--- config.mk ---
export PLATFORM = sky130hd
export DESIGN_NAME = rac_irq_top
export DESIGN_NICKNAME = d
export VERILOG_FILES = /design/src/rac_pkg.sv /design/src/rac_alarm_cmp.sv /design/src/rac_timebase.sv /design/src/rac_irq_top.sv
export SDC_FILE = /design/constraint.sdc
export NUM_CORES = 1
export LEC_CHECK = 0
export BUFFER_PORTS_ARGS = -buffer_cell sky130_fd_sc_hd__buf_2
export CORE_MARGIN = 1.5
export CORE_UTILIZATION = 41
export CTS_BUF_LIST = sky130_fd_sc_hd__clkbuf_8
export CTS_CLUSTER_SIZE = 14
export DETAILED_ROUTE_END_ITERATION = 10
export SETUP_SLACK_MARGIN = 0.3
export SLEW_MARGIN = 25
export SYNTH_ARGS = -nofsm -noshare
export SYNTH_HDL_FRONTEND = slang
export SYNTH_SLANG_ARGS = --single-unit
--- constraint.sdc ---
create_clock -name core_clk -period 2.3 [get_ports core_clk]
set_clock_uncertainty 0.05 [all_clocks]
set_input_delay 0 -clock core_clk [delete_from_list [all_inputs] [get_ports core_clk]]
set_output_delay 0 -clock core_clk [all_outputs]
set_load 0.02 [all_outputs]
### config.mk
export PLATFORM = sky130hd
export DESIGN_NAME = display_hw_reset_sequencer
export DESIGN_NICKNAME = d
export VERILOG_FILES = /design/src/core/display_hw_reset_sequencer.v
export VERILOG_INCLUDE_DIRS = /design/src /design/src/core
export SDC_FILE = /design/constraint.sdc
export NUM_CORES = 1
export LEC_CHECK = 0
export ABC_CLOCK_PERIOD_IN_PS = 2400
export BUFFER_PORTS_ARGS = -buffer_cell sky130_fd_sc_hd__buf_2
export CORE_MARGIN = 4
export CORE_UTILIZATION = 40
export CTS_BUF_LIST = sky130_fd_sc_hd__clkbuf_16
export CTS_CLUSTER_SIZE = 12
export DETAILED_ROUTE_END_ITERATION = 10
export HOLD_SLACK_MARGIN = 0.12
export MAX_ROUTING_LAYER = met4
export SYNTH_ARGS = -nofsm -noshare
export SYNTH_HDL_FRONTEND = slang
export SYNTH_HIERARCHICAL = 1
export SYNTH_SLANG_ARGS = --single-unit
### constraint.sdc
create_clock -name clk -period 2.4 [get_ports clk]
set_input_delay 0.12 -clock clk [delete_from_list [all_inputs] [get_ports clk]]
set_output_delay 0.12 -clock clk [all_outputs]
set_load 0.02 [all_outputs]
### src/core/reset_seq_defines.vh
// Timing constants for the display hardware reset sequencer.
// Assumes a 250 MHz core clock; times are given in their own units.
`ifndef RESET_SEQ_DEFINES_VH
`define RESET_SEQ_DEFINES_VH

`define CLK_MHZ 250
`define REJECT_US 5
`define FULL_US 9
`define LOAD_MS 5
`define BLANK_MS 120
`define CMD_WAIT_MS 5
`define WAKE_WAIT_MS 120
// Reset taken once low for FULL_CYC cycles; below REJECT always rejected
`define REJECT_CYC (`REJECT_US * `CLK_MHZ)
`define FULL_CYC (`FULL_US * `CLK_MHZ)
`define MS_CYC (1000 * `CLK_MHZ)
`define LOAD_WORDS 8'h04
// Memory addresses of the stored settings
`define ADDR_ID0 8'h00
`define ADDR_ID1 8'h01
`define ADDR_ID2 8'h02
`define ADDR_CEL 8'h03

`endif

### src/core/display_hw_reset_sequencer.v
// Hardware reset sequencer of a display controller: glitch filter, blanking,
// settings reload from non-volatile memory and post-release command gating.
// Assumes reset_in_n is an asynchronous pin and nvm answers one word per strobe.
`timescale 1ns/1ps
`default_nettype none
`include "reset_seq_defines.vh"

module display_hw_reset_sequencer #(
    parameter [27:0] LOAD_CYC = `LOAD_MS * `MS_CYC,
    parameter [27:0] BLANK_CYC = `BLANK_MS * `MS_CYC,
    parameter [27:0] CMD_CYC = `CMD_WAIT_MS * `MS_CYC,
    parameter [27:0] WAKE_CYC = `WAKE_WAIT_MS * `MS_CYC
) (
    // Clock and core reset
    input wire clk,
    input wire rst_n,
    // Reset pin from host
    input wire reset_in_n,
    // Panel sleep state from command logic
    input wire sleeping,
    // Non-volatile memory read port
    output reg nvm_rd,
    output reg [7:0] nvm_addr,
    input wire [7:0] nvm_data,
    // Loaded settings
    output reg [7:0] id_byte0,
    output reg [7:0] id_byte1,
    output reg [7:0] id_byte2,
    output reg [7:0] common_electrode_level,
    // Status
    output reg in_reset,
    output reg blank,
    output reg regs_default,
    output reg cmd_ready,
    output reg wake_ready
);

localparam [2:0] S_RUN = 3'h0;
localparam [2:0] S_HELD = 3'h1;
localparam [2:0] S_LOAD = 3'h2;
localparam [2:0] S_WAIT = 3'h3;

reg pin_meta;
reg pin_sync;
wire [11:0] low_cnt;
wire [11:0] high_cnt;
wire low_clear;
reg [2:0] state;
reg was_awake;
reg [27:0] since_rel;
reg [7:0] word_idx;
reg load_done;
reg cap_pending;
reg [7:0] cap_addr;

always @(posedge clk) begin
    if (!rst_n) begin
        pin_meta <= 1'b1;
        pin_sync <= 1'b1;
    end else begin
        pin_meta <= reset_in_n;
        pin_sync <= pin_meta;
    end
end

// Low-time counter; while held, spikes high shorter than REJECT do not clear it
assign low_clear = pin_sync && (state != S_HELD || high_cnt >= `REJECT_CYC);

run_counter #(
    .WIDTH(12)
) u_low (
    .clk(clk),
    .rst_n(rst_n),
    .clear(low_clear),
    .count(!pin_sync),
    .value(low_cnt)
);

// High-time counter restarts on every low sample
run_counter #(
    .WIDTH(12)
) u_high (
    .clk(clk),
    .rst_n(rst_n),
    .clear(!pin_sync),
    .count(pin_sync),
    .value(high_cnt)
);

// Take reset only once low for the full time; middle band is never taken
wire take = (low_cnt >= `FULL_CYC);
// Release only after high long enough to be no spike
wire release_pin = pin_sync && (high_cnt >= `REJECT_CYC);

always @(posedge clk) begin
    if (!rst_n) begin
        state <= S_RUN;
        was_awake <= 1'b0;
        since_rel <= 28'h0;
        word_idx <= 8'h00;
        load_done <= 1'b0;
        nvm_rd <= 1'b0;
        nvm_addr <= 8'h00;
        in_reset <= 1'b0;
        blank <= 1'b0;
        regs_default <= 1'b0;
        cmd_ready <= 1'b1;
        wake_ready <= 1'b1;
    end else begin
        nvm_rd <= 1'b0;
        if (take && state != S_HELD) begin
            state <= S_HELD;
            was_awake <= !sleeping;
            in_reset <= 1'b1;
            blank <= 1'b1;
            regs_default <= 1'b1;
            cmd_ready <= 1'b0;
            wake_ready <= 1'b0;
        end else begin
            case (state)
                S_RUN: begin
                end
                S_HELD: begin
                    if (release_pin) begin
                        state <= S_LOAD;
                        since_rel <= 28'h0;
                        word_idx <= 8'h00;
                        load_done <= 1'b0;
                        in_reset <= 1'b0;
                    end
                end
                S_LOAD: begin
                    since_rel <= since_rel + 28'h1;
                    // Strobes run back to back; reload starts at once
                    if (word_idx != `LOAD_WORDS) begin
                        nvm_rd <= 1'b1;
                        nvm_addr <= word_idx;
                        word_idx <= word_idx + 8'h01;
                    end else if (!nvm_rd && !cap_pending) begin
                        // Done only once the last strobe has drained
                        load_done <= 1'b1;
                        regs_default <= 1'b0;
                        state <= S_WAIT;
                    end
                    // A memory that stops answering must not stall recovery
                    if (since_rel + 28'h1 >= LOAD_CYC) begin
                        regs_default <= 1'b0;
                        state <= S_WAIT;
                    end
                end
                S_WAIT: begin
                    if (since_rel != 28'hfffffff)
                        since_rel <= since_rel + 28'h1;
                    if (since_rel + 28'h1 >= CMD_CYC)
                        cmd_ready <= 1'b1;
                    // Asleep panel stays blank; awake one blanks up to 120 ms
                    if (was_awake && since_rel + 28'h1 >= BLANK_CYC)
                        blank <= 1'b0;
                    if (since_rel + 28'h1 >= WAKE_CYC) begin
                        wake_ready <= 1'b1;
                        state <= S_RUN;
                    end
                end
                default: state <= S_RUN;
            endcase
        end
    end
end

// Data stands the cycle after the strobe, so capture trails it by one flop
always @(posedge clk) begin
    if (!rst_n) begin
        cap_pending <= 1'b0;
        cap_addr <= 8'h00;
        id_byte0 <= 8'h00;
        id_byte1 <= 8'h00;
        id_byte2 <= 8'h00;
        common_electrode_level <= 8'h00;
    end else begin
        cap_pending <= nvm_rd;
        cap_addr <= nvm_addr;
        if (cap_pending) begin
            case (cap_addr)
                `ADDR_ID0: id_byte0 <= nvm_data;
                `ADDR_ID1: id_byte1 <= nvm_data;
                `ADDR_ID2: id_byte2 <= nvm_data;
                `ADDR_CEL: common_electrode_level <= nvm_data;
                default: begin
                end
            endcase
        end
    end
end

endmodule // display_hw_reset_sequencer

// Saturating run-length counter, one per pin level
module run_counter #(
    parameter WIDTH = 12
) (
    // Clock and core reset
    input wire clk,
    input wire rst_n,
    // Control
    input wire clear,
    input wire count,
    // Count
    output reg [WIDTH-1:0] value
);

// Saturates so a long level never wraps into a short one
always @(posedge clk) begin
    if (!rst_n) begin
        value <= {WIDTH{1'b0}};
    end else if (clear) begin
        value <= {WIDTH{1'b0}};
    end else if (count && value != {WIDTH{1'b1}}) begin
        value <= value + {{(WIDTH-1){1'b0}}, 1'b1};
    end
end

endmodule // run_counter
`default_nettype wire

Description of the task
At the first line of the material above, start reproducing each line exactly, and end with the line that holds "export VERILOG_FILES = /design/src/rac_pkg.sv", adding nothing.

Final answer
--- config.mk ---
export PLATFORM = sky130hd
export DESIGN_NAME = rac_irq_top
export DESIGN_NICKNAME = d
export VERILOG_FILES = /design/src/rac_pkg.sv /design/src/rac_alarm_cmp.sv /design/src/rac_timebase.sv /design/src/rac_irq_top.sv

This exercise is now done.